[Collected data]
◇ ◇ ◇ ◇ ◇
===== src/rtl/parity_frame_rx.sv =====
// Purpose: parity-framed serial receiver (start, WIDTH data LSB first, parity, stop) to a parallel word. Optional macro PARITY_FRAME_RX_FLAGS_EN adds all_ones/all_zeros.
// Latency: out_valid rises in the cycle after the edge that samples a good stop bit.
// Backpressure: a single valid/ready output register; a frame completing while it is held and not being consumed is dropped and overrun pulses.
module parity_frame_rx #(
  parameter int WIDTH = 4,
  parameter int ODD   = 0
) (
  input  logic             clk,
  input  logic             rst_n,
  input  logic             rx_en,
  input  logic             rx_in,
  output logic [WIDTH-1:0] out_data,
  output logic             out_valid,
  input  logic             out_ready,
  output logic             par_err,
  output logic             frm_err,
  output logic             overrun
`ifdef PARITY_FRAME_RX_FLAGS_EN
  ,
  output logic             all_ones,
  output logic             all_zeros
`endif
);

  // Counter must hold 0..WIDTH-1; the +1 keeps WIDTH=1 at a legal 1-bit width.
  localparam int CW = $clog2(WIDTH + 1);

  typedef enum logic [1:0] {IDLE, DATA, PARITY, STOP} state_t;

  state_t           state, state_nxt;
  logic [CW-1:0]    cnt, cnt_nxt;
  logic [WIDTH-1:0] shreg, shreg_nxt;
  logic             par_bit, par_bit_nxt;
  logic             load, drop, bad_stop, err;

  // Next-state, deserialiser update and frame-completion decisions; all moves gated by rx_en.
  always_comb begin
    state_nxt   = state;
    cnt_nxt     = cnt;
    shreg_nxt   = shreg;
    par_bit_nxt = par_bit;
    load        = 1'b0;
    drop        = 1'b0;
    bad_stop    = 1'b0;
    err         = (^{shreg, par_bit}) ^ (ODD != 0);
    if (rx_en) begin
      case (state)
        IDLE: begin
          if (!rx_in) begin
            state_nxt = DATA;
            cnt_nxt   = '0;
          end
        end
        DATA: begin
          for (int i = 0; i < WIDTH; i++) begin
            if (cnt == CW'(i)) shreg_nxt[i] = rx_in;
          end
          cnt_nxt = cnt + CW'(1);
          if (cnt == CW'(WIDTH - 1)) state_nxt = PARITY;
        end
        PARITY: begin
          par_bit_nxt = rx_in;
          state_nxt   = STOP;
        end
        STOP: begin
          // The output slot counts as free if it is empty or being consumed this cycle.
          if (rx_in) begin
            if (!out_valid || out_ready) load = 1'b1;
            else                         drop = 1'b1;
          end else begin
            bad_stop = 1'b1;
          end
          state_nxt = IDLE;
        end
        default: state_nxt = IDLE;
      endcase
    end
  end

  // FSM state, bit counter and shift register.
  always_ff @(posedge clk or negedge rst_n) begin
    if (!rst_n) begin
      state   <= IDLE;
      cnt     <= '0;
      shreg   <= '0;
      par_bit <= 1'b0;
    end else begin
      state   <= state_nxt;
      cnt     <= cnt_nxt;
      shreg   <= shreg_nxt;
      par_bit <= par_bit_nxt;
    end
  end

  // Output register with valid/ready handshake plus one-cycle error pulses.
  always_ff @(posedge clk or negedge rst_n) begin
    if (!rst_n) begin
      out_data  <= '0;
      out_valid <= 1'b0;
      par_err   <= 1'b0;
      frm_err   <= 1'b0;
      overrun   <= 1'b0;
`ifdef PARITY_FRAME_RX_FLAGS_EN
      all_ones  <= 1'b0;
      all_zeros <= 1'b0;
`endif
    end else begin
      frm_err   <= bad_stop;
      overrun   <= drop;
      out_valid <= load | (out_valid & ~out_ready);
      if (load) begin
        out_data  <= shreg;
        par_err   <= err;
`ifdef PARITY_FRAME_RX_FLAGS_EN
        all_ones  <= &shreg;
        all_zeros <= ~|shreg;
`endif
      end
    end
  end

endmodule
◇ ◇ ◇ ◇ ◇
The response should be an exact repeat of the data above.

===== src/rtl/parity_frame_rx.sv =====
// Purpose: parity-framed serial receiver (start, WIDTH data LSB first, parity, stop) to a parallel word. Optional macro PARITY_FRAME_RX_FLAGS_EN adds all_ones/all_zeros.
// Latency: out_valid rises in the cycle after the edge that samples a good stop bit.
// Backpressure: a single valid/ready output register; a frame completing while it is held and not being consumed is dropped and overrun pulses.
module parity_frame_rx #(
  parameter int WIDTH = 4,
  parameter int ODD   = 0
) (
  input  logic             clk,
  input  logic             rst_n,
  input  logic             rx_en,
  input  logic             rx_in,
  output logic [WIDTH-1:0] out_data,
  output logic             out_valid,
  input  logic             out_ready,
  output logic             par_err,
  output logic             frm_err,
  output logic             overrun
`ifdef PARITY_FRAME_RX_FLAGS_EN
  ,
  output logic             all_ones,
  output logic             all_zeros
`endif
);

  // Counter must hold 0..WIDTH-1; the +1 keeps WIDTH=1 at a legal 1-bit width.
  localparam int CW = $clog2(WIDTH + 1);

  typedef enum logic [1:0] {IDLE, DATA, PARITY, STOP} state_t;

  state_t           state, state_nxt;
  logic [CW-1:0]    cnt, cnt_nxt;
  logic [WIDTH-1:0] shreg, shreg_nxt;
  logic             par_bit, par_bit_nxt;
  logic             load, drop, bad_stop, err;

  // Next-state, deserialiser update and frame-completion decisions; all moves gated by rx_en.
  always_comb begin
    state_nxt   = state;
    cnt_nxt     = cnt;
    shreg_nxt   = shreg;
    par_bit_nxt = par_bit;
    load        = 1'b0;
    drop        = 1'b0;
    bad_stop    = 1'b0;
    err         = (^{shreg, par_bit}) ^ (ODD != 0);
    if (rx_en) begin
      case (state)
        IDLE: begin
          if (!rx_in) begin
            state_nxt = DATA;
            cnt_nxt   = '0;
          end
        end
        DATA: begin
          for (int i = 0; i < WIDTH; i++) begin
            if (cnt == CW'(i)) shreg_nxt[i] = rx_in;
          end
          cnt_nxt = cnt + CW'(1);
          if (cnt == CW'(WIDTH - 1)) state_nxt = PARITY;
        end
        PARITY: begin
          par_bit_nxt = rx_in;
          state_nxt   = STOP;
        end
        STOP: begin
          // The output slot counts as free if it is empty or being consumed this cycle.
          if (rx_in) begin
            if (!out_valid || out_ready) load = 1'b1;
            else                         drop = 1'b1;
          end else begin
            bad_stop = 1'b1;
          end
          state_nxt = IDLE;
        end
        default: state_nxt = IDLE;
      endcase
    end
  end

  // FSM state, bit counter and shift register.
  always_ff @(posedge clk or negedge rst_n) begin
    if (!rst_n) begin
      state   <= IDLE;
      cnt     <= '0;
      shreg   <= '0;
      par_bit <= 1'b0;
    end else begin
      state   <= state_nxt;
      cnt     <= cnt_nxt;
      shreg   <= shreg_nxt;
      par_bit <= par_bit_nxt;
    end
  end

  // Output register with valid/ready handshake plus one-cycle error pulses.
  always_ff @(posedge clk or negedge rst_n) begin
    if (!rst_n) begin
      out_data  <= '0;
      out_valid <= 1'b0;
      par_err   <= 1'b0;
      frm_err   <= 1'b0;
      overrun   <= 1'b0;
`ifdef PARITY_FRAME_RX_FLAGS_EN
      all_ones  <= 1'b0;
      all_zeros <= 1'b0;
`endif
    end else begin
      frm_err   <= bad_stop;
      overrun   <= drop;
      out_valid <= load | (out_valid & ~out_ready);
      if (load) begin
        out_data  <= shreg;
        par_err   <= err;
`ifdef PARITY_FRAME_RX_FLAGS_EN
        all_ones  <= &shreg;
        all_zeros <= ~|shreg;
`endif
      end
    end
  end

endmodule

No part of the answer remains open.